> [PROBLEM TO WORK ON]
Please write out exactly the lines of the data below from the line holding "finalSetupTns = 0 ps" through the line holding "stdcell_area = 702 um^2", and leave out the rest.

Segment Start: RECORDS

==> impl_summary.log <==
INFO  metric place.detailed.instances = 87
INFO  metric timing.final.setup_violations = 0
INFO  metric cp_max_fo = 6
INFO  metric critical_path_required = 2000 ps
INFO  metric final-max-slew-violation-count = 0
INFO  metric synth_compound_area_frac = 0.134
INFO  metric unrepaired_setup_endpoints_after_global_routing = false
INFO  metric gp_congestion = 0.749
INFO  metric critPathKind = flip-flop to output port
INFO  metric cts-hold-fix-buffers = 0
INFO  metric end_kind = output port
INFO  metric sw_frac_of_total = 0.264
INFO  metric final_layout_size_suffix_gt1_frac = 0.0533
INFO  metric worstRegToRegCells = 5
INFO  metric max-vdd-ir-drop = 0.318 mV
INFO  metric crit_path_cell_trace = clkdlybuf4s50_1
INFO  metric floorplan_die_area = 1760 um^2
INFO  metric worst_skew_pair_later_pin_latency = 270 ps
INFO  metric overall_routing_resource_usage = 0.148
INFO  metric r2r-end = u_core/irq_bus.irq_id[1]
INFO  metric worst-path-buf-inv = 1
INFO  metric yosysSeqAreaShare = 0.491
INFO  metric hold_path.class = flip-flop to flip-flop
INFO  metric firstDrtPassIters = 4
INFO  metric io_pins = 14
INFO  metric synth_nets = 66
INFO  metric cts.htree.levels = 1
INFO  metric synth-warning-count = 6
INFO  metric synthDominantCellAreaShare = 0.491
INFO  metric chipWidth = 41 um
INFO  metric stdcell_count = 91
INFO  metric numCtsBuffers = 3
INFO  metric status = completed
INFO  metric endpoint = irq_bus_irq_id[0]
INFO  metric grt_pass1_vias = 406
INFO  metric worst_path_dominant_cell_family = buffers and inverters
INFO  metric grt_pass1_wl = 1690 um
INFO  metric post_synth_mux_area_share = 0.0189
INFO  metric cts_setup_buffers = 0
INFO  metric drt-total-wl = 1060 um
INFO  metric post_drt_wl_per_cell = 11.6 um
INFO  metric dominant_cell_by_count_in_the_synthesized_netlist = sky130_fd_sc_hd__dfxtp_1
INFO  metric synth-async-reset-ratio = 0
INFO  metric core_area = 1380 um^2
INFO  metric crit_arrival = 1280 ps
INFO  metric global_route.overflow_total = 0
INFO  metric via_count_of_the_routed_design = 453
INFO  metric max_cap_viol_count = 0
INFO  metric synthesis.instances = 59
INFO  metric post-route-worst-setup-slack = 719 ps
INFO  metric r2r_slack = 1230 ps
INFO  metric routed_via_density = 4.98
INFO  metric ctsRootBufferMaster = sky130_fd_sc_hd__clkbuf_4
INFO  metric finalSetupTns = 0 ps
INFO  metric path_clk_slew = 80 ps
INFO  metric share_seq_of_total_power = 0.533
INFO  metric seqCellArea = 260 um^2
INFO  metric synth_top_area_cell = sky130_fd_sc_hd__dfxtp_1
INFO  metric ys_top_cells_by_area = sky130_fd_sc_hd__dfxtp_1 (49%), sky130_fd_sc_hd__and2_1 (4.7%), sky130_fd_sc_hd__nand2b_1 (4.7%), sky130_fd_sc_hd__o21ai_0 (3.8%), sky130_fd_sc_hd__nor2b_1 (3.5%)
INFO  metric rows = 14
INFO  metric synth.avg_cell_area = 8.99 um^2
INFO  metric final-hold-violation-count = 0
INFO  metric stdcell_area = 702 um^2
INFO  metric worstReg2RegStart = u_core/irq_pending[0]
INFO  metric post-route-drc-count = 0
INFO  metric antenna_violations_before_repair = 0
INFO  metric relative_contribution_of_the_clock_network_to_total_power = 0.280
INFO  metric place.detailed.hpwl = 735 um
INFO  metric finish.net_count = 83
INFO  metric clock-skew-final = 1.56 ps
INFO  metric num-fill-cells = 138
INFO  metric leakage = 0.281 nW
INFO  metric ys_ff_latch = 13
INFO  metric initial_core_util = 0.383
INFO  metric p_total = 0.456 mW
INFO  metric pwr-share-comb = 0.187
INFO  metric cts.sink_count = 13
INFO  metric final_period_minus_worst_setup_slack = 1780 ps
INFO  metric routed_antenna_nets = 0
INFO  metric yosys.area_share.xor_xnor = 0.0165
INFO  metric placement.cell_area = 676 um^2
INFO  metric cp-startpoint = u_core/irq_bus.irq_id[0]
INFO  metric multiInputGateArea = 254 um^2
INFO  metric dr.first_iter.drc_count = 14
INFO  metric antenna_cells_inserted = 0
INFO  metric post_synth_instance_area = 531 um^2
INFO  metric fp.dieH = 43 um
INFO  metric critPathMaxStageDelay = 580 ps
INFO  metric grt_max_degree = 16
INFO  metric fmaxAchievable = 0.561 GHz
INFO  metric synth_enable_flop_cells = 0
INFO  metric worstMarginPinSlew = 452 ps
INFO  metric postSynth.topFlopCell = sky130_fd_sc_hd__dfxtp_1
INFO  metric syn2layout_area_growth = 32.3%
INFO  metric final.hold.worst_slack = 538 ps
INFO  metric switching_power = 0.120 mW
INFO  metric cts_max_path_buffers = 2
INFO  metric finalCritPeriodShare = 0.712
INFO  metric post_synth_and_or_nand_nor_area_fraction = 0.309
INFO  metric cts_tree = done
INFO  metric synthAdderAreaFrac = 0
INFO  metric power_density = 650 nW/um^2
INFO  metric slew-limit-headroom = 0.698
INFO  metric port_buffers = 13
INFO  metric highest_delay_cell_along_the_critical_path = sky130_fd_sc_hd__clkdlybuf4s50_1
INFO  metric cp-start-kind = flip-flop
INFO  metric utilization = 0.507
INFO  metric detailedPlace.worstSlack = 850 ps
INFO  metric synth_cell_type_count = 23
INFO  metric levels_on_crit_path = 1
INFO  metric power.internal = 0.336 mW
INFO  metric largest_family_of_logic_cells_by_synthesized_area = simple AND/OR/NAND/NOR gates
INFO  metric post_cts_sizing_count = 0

Segment End: RECORDS

> [TASK ANSWER]
INFO  metric finalSetupTns = 0 ps
INFO  metric path_clk_slew = 80 ps
INFO  metric share_seq_of_total_power = 0.533
INFO  metric seqCellArea = 260 um^2
INFO  metric synth_top_area_cell = sky130_fd_sc_hd__dfxtp_1
INFO  metric ys_top_cells_by_area = sky130_fd_sc_hd__dfxtp_1 (49%), sky130_fd_sc_hd__and2_1 (4.7%), sky130_fd_sc_hd__nand2b_1 (4.7%), sky130_fd_sc_hd__o21ai_0 (3.8%), sky130_fd_sc_hd__nor2b_1 (3.5%)
INFO  metric rows = 14
INFO  metric synth.avg_cell_area = 8.99 um^2
INFO  metric final-hold-violation-count = 0
INFO  metric stdcell_area = 702 um^2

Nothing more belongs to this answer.